타이밍 RR: Taiming MR: T'aiming
- Genre: Science fiction, thriller
- Author: Kang Full
- Publisher: Munhak Segyesa
- Original run: 2006
- Volumes: 3

= Timing (manhwa) =

2006 manhwa series by Kang Full

Timing is a South Korean science fiction thriller manhwa series written and illustrated by Kang Full. Started in June 2005, this webtoon manhwa was released on Daum. The print publication of the first volume of Timing was released on August 5, 2006. The webtoon has been adapted into a film of the same name.

==Synopsis==
Kang Full's Timing is set in an unidentified city that is under a vague threat; a high school student committed suicide for no apparent reason and children are generally scared. A group of people with supernatural powers appear on the scene to put an end to the silent threat. The concept has been compared to that of X-Men and Heroes and has a fairly American style to it. Timing features a student that can freeze time, a salaryman who has the ability to turn back time for ten seconds, a fast-food employee who can predict the next ten minutes, and a teacher whose dreams serve as premonitions for what is to come.
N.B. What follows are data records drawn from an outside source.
This is an optimization exercise on Yosys and OpenROAD, whose aim is small area, a short achievable clock period and few clock cycles, not a production implementation. At most, simulation tests tie the RTL to the original design; equivalence was not proved. No functional check of the RTL was part of runs 3 to 6.

## flow/design.v (module list and top-level ports; edited modules follow where they fit)
// module bmcs_setup: 136 lines
// module bmcs_sqtree: 1127 lines
// module bmcs_bisect: 160 lines
// module bmcs_dstep2: 18 lines
// module bmcs_divide1: 82 lines
// module bmcs_divide2: 85 lines
// module bezier_middle_control_solver: 109 lines
module bezier_middle_control_solver (
   input  logic                  clock,
   input  logic                  reset,
   input  logic                  req_tvalid,
   output logic                  req_tready,
   input  logic [REQ_DATA_W-1:0] req_tdata,
   output logic                  rsp_tvalid,
   input  logic                  rsp_tready,
   output logic [RSP_DATA_W-1:0] rsp_tdata
);
  // ...
==> flow/flow/run.sh <==
#!/bin/bash
# Standard layout with a tighter setup target for timing repair.
set -e
echo "export SETUP_SLACK_MARGIN = 9.5" >> config.mk
bash standard.sh > standard.log 2>&1
==> flow/standard.sh <==
#!/bin/bash
# synth_recipe.tcl (not shown) runs the flow's synth.tcl, then flattens the netlist and writes it again
# the make line also repeats each setting of config.mk as NAME=value (left out here)
make -C /OpenROAD-flow-scripts/flow DESIGN_CONFIG=/design/flow/config.mk WORK_HOME=/design/flow/orfs CLKGATE_MAP_FILE= SYNTH_SCRIPT=/design/flow/synth_recipe.tcl "${@:-finish}"
==> flow/config.mk <==
export PLATFORM = sky130hd
export DESIGN_NAME = bezier_middle_control_solver
export DESIGN_NICKNAME = bezier_middle_control_solver
export VERILOG_FILES = /design/flow/design.v
export SDC_FILE = /design/flow/constraint.sdc
export NUM_CORES = 8
export LEC_CHECK = 0
export CAP_MARGIN = 40
export CORE_MARGIN = 2
export CORE_UTILIZATION = 55
export CTS_BUF_LIST = sky130_fd_sc_hd__clkbuf_8
export SLEW_MARGIN = 40
export SETUP_SLACK_MARGIN = 9.5
==> flow/constraint.sdc <==
create_clock -name core_clock -period 15.0 [get_ports {clock}]
set_input_delay 3.0000 -clock core_clock [delete_from_list [all_inputs] [get_ports {clock}]]
set_output_delay 3.0000 -clock core_clock [all_outputs]
set_load 0.01 [all_outputs]
==> run_summary.xml, run 1 <==
<?xml version="1.0" encoding="UTF-8"?>
<metrics>
  <group name="synth">
    <metric name="synthesis.area_per_instance" unit="um2">8.90</metric>
  </group>
  <group name="clock_network">
    <metric name="numClockSinks" unit="">2001</metric>
    <metric name="cts.root.buffer_cell" unit="">clkbuf_8</metric>
    <metric name="cts_tree" unit="">done</metric>
  </group>
  <group name="die">
    <metric name="std_cell_rows" unit="">211</metric>
  </group>
  <group name="finish">
    <metric name="largest_register_ffs" unit="">114</metric>
    <metric name="layout_commonest_cell" unit="">nor2_1</metric>
    <metric name="layout.nets" unit="">23800</metric>
    <metric name="utilization" unit="%">62.2</metric>
  </group>
  <group name="flow_run">
    <metric name="maxCapViolations" unit="">0</metric>
  </group>
  <group name="critical_path">
    <metric name="worst_r2r_startpoint" unit="">u_setup.cnt[1]</metric>
    <metric name="crit_chain" unit="">buf_12 -&gt; buf_12 -&gt; xnor2_4 -&gt; o32ai_1 -&gt; o22ai_1 -&gt; and2_4 -&gt; nand3_4 -&gt; nor4_4 -&gt; buf_4 -&gt; a21oi_2 -&gt; xnor2_1 -&gt; ha_1 -&gt; inv_1 -&gt; o21bai_1 -&gt; a21o_1 -&gt; a21o_1 -&gt; a21oi_2 -&gt; o31ai_2 -&gt; o21bai_2 -&gt; a31oi_4 -&gt; a2111oi_0 -&gt; or3_1 -&gt; mux2i_1 -&gt; or3b_1</metric>
    <metric name="worst-endpoint-required" unit="ps">15900</metric>
    <metric name="critical_path.max_stage_delay" unit="ps">420</metric>
  </group>
  <group name="status">
    <metric name="result_of_the_run" unit="">no timing/DRC/antenna violations</metric>
  </group>
  <group name="global_routing">
    <metric name="grt_use_met3" unit="%">9.48</metric>
    <metric name="grt_usage" unit="%">39.0</metric>
    <metric name="grt_pass1_wl" unit="um">995000</metric>
    <metric name="use_met2" unit="%">55.0</metric>
  </group>
  <group name="place">
    <metric name="io_buffer_count" unit="">278</metric>
    <metric name="dpl_hpwl" unit="um">525000</metric>
  </group>
  <group name="detailed_routing">
    <metric name="topRoutingLayerUsed" unit="">met5</metric>
    <metric name="detail_route.wl_per_cell" unit="um">26.9</metric>
  </group>
  <group name="sta">
    <metric name="slew_viol_final" unit="">0</metric>
    <metric name="finClkSkew" unit="ps">90.9</metric>
    <metric name="setup_viol" unit="">0</metric>
    <metric name="final.min_clock_period" unit="ps">5650</metric>
  </group>
</metrics>
Testbench counts, summed over its fixed seeds: cycles 5,648.
==> run 2, diff against run 1 <==
--- a/flow/config.mk
+++ b/flow/config.mk
@@ -8,5 +8,5 @@
 export CAP_MARGIN = 40
 export CORE_MARGIN = 2
-export CORE_UTILIZATION = 55
+export CORE_UTILIZATION = 60
 export CTS_BUF_LIST = sky130_fd_sc_hd__clkbuf_8
 export SLEW_MARGIN = 40
==> run_summary.xml, run 2 <==
<?xml version="1.0" encoding="UTF-8"?>
<metrics>
  <group name="status">
    <metric name="result_of_the_run" unit="">no timing/DRC/antenna violations</metric>
  </group>
  <group name="clock_network">
    <metric name="clock_tree.htree_level_count" unit="">5</metric>
    <metric name="cts_hold_buffers" unit="">0</metric>
    <metric name="cts.root.buffer_cell" unit="">clkbuf_8</metric>
    <metric name="clk_latency" unit="ps">1160</metric>
    <metric name="cts_made_buffers" unit="">361</metric>
    <metric name="numClockSinks" unit="">2001</metric>
    <metric name="cts_tree" unit="">done</metric>
    <metric name="cts_buffer_depth" unit="">4</metric>
    <metric name="clkTransAtPathRegs" unit="ps">60</metric>
  </group>
  <group name="synth">
    <metric name="synth-edff-count" unit="">952</metric>
    <metric name="most_instantiated_cells_after_synthesis" unit="">nor2_1 (1992), nand2_1 (1916), ha_1 (1836)</metric>
    <metric name="syn-cell-area" unit="mm2">0.183</metric>
    <metric name="top_cells_by_area_synth" unit="">edfxtp_1 (16%), ha_1 (13%), fa_1 (12%), dfxtp_1 (11%), xnor2_1 (5.9%)</metric>
    <metric name="async_flop_share" unit="%">0</metric>
    <metric name="synthMostInstantiatedCell" unit="">nor2_1</metric>
    <metric name="synth-seq-cells" unit="">2001</metric>
    <metric name="synth_ff_type" unit="">dfxtp_1</metric>
    <metric name="synth_top_cell_area_share" unit="%">15.6</metric>
    <metric name="netlist.top_cell.by_area" unit="">edfxtp_1</metric>
    <metric name="syn_inst" unit="">20500</metric>
    <metric name="synth_sequential_area_ratio" unit="%">27.1</metric>
    <metric name="synthesis.area_per_instance" unit="um2">8.90</metric>
    <metric name="yosys.cell_types.count" unit="">128</metric>
    <metric name="yosysWarningCount" unit="">4</metric>
  </group>
  <group name="sta">
    <metric name="finalCritPeriodShare" unit="%">37.7</metric>
    <metric name="final.min_clock_period" unit="ps">5650</metric>
    <metric name="finalSetupTns" unit="ps">0</metric>
    <metric name="maxSlewHeadroom" unit="%">16.0</metric>
    <metric name="setup_viol" unit="">0</metric>
    <metric name="slew_viol_final" unit="">0</metric>
    <metric name="achievable-frequency" unit="MHz">177</metric>
    <metric name="tightestPinTransition" unit="ps">1260</metric>
    <metric name="finClkSkew" unit="ps">125</metric>
    <metric name="finalHoldViolations" unit="">0</metric>
    <metric name="unrepaired_setup_endpoints_after_global_routing" unit="">yes</metric>
  </group>
  <group name="die">
    <metric name="top_level_ports" unit="">286</metric>
    <metric name="die_w" unit="um">556</metric>
    <metric name="floorplan.initialDensity" unit="%">60.3</metric>
    <metric name="core_area" unit="mm2">0.303</metric>
    <metric name="die_area" unit="mm2">0.309</metric>
    <metric name="std_cell_rows" unit="">202</metric>
    <metric name="die_h" unit="um">556</metric>
  </group>
  <group name="detailed_routing">
    <metric name="drt_iter0_markers" unit="">20700</metric>
    <metric name="detail_route.wl_per_cell" unit="um">26.8</metric>
    <metric name="antenna_violating_nets_post_route" unit="">0</metric>
    <metric name="drt_wl_total" unit="um">669000</metric>
    <metric name="drcViolationCount" unit="">0</metric>
    <metric name="dr.pass1.iters" unit="">7</metric>
    <metric name="detail_route.vias_per_cell" unit="">6.44</metric>
    <metric name="via_count" unit="">161000</metric>
  </group>
  <group name="critical_path">
    <metric name="crit_family" unit="">adder cells</metric>
    <metric name="crit_chain" unit="">clkbuf_8 -&gt; buf_16 -&gt; xor2_1 -&gt; nand2_1 -&gt; fa_1 -&gt; fa_1 -&gt; fa_2 -&gt; inv_1 -&gt; fa_2 -&gt; fa_2 -&gt; fa_1 -&gt; nor2_1 -&gt; a31oi_1</metric>
    <metric name="criticalPathCategory" unit="">register to register</metric>
    <metric name="critical-path-slowest-cell" unit="">xor2_1</metric>
    <metric name="worst-endpoint-required" unit="ps">15890</metric>
    <metric name="endpoint_type_of_the_worst_setup_path" unit="">register</metric>
    <metric name="critical_path.max_stage_delay" unit="ps">1010</metric>
    <metric name="worst-path-max-fanout" unit="">20</metric>
    <metric name="arrival" unit="ps">6540</metric>
    <metric name="cp_num_buf_inv" unit="">3</metric>
    <metric name="crit_path_start_kind" unit="">register</metric>
  </group>
  <group name="finish">
    <metric name="registers_with_the_most_flip_flops" unit="">u_bisect.c1r x114, u_bisect.c0r x111, u_bisect.c2r x109</metric>
    <metric name="layout_commonest_cell" unit="">nor2_1</metric>
    <metric name="syn_to_final_growth" unit="%">11.8</metric>
    <metric name="final_layout_fill_cell_count" unit="">24800</metric>
    <metric name="finish.instance_area" unit="mm2">0.204</metric>
    <metric name="largest-register" unit="">u_bisect.c1r</metric>
    <metric name="largest_register_ffs" unit="">114</metric>
    <metric name="commonest_non_fill_non_tap_cells_in_the_layout" unit="">nor2_1 (1900), nand2_1 (1882), ha_1 (1757)</metric>
    <metric name="layout-drive-gt1-share" unit="%">9.95</metric>
    <metric name="layout.nets" unit="">23800</metric>
  </group>
  <group name="global_routing">
    <metric name="antenna_found_initial" unit="">29</metric>
    <metric name="maximum_number_of_pins_on_one_net_before_global_route_repair" unit="">187</metric>
    <metric name="gr-total-overflow" unit="">0</metric>
    <metric name="grt_usage" unit="%">41.6</metric>
    <metric name="via_count_of_the_first_global_routing_pass" unit="">150000</metric>
    <metric name="grt_pass1_wl" unit="um">972000</metric>
  </group>
  <group name="place">
    <metric name="io_buffer_count" unit="">278</metric>
    <metric name="gp_congestion" unit="">1.05</metric>
    <metric name="dpl_hpwl" unit="um">514000</metric>
    <metric name="placed_cell_area" unit="mm2">0.189</metric>
  </group>
  <group name="min_path">
    <metric name="worst_hold_path_type" unit="">register to register</metric>
  </group>
  <group name="flow_run">
    <metric name="maxCapViolations" unit="">0</metric>
  </group>
</metrics>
Sara Lawi of Orient-Extrême described Timing as a "deliberately simplistic" thriller.

==Development==

Kang took suggestions from his readership to determine the direction of Timings story.

==Characters==
- Park Ja-gi
- Kim Young-tak
- Kang Min-hyuk
- Jang Se-yoon
- Baek Ki-hyung
- Yang Sung-sik

==Adaptations==

In 2010, production on an animated film adaptation for Timing started. The film was originally scheduled to be released in 2012, but it was shelved for sponsorship reasons. The animated film eventually premiered in October 2014, when it was shown at the 19th Busan International Film Festival. This adaptation of Timing is directed by Min Kyung-jo, produced by Hyoin Entertainment, and features the voices of Park Ji-yoon, Um Sang-hyun, Ryu Seung-gon, Yeo Min-jeong, Sim Gyu-hyuk, and Sung Wan-kyung. Timing was also shown at the 17th Seoul International Cartoon and Animation Festival in May 2015, where it won the grand prize. The film was officially released in South Korea on December 10, 2015.

In Moving, Kim Young-tak made a special appearance.

In Light Shop, Park Jeong-min made a special appearance as Kim Young-tak.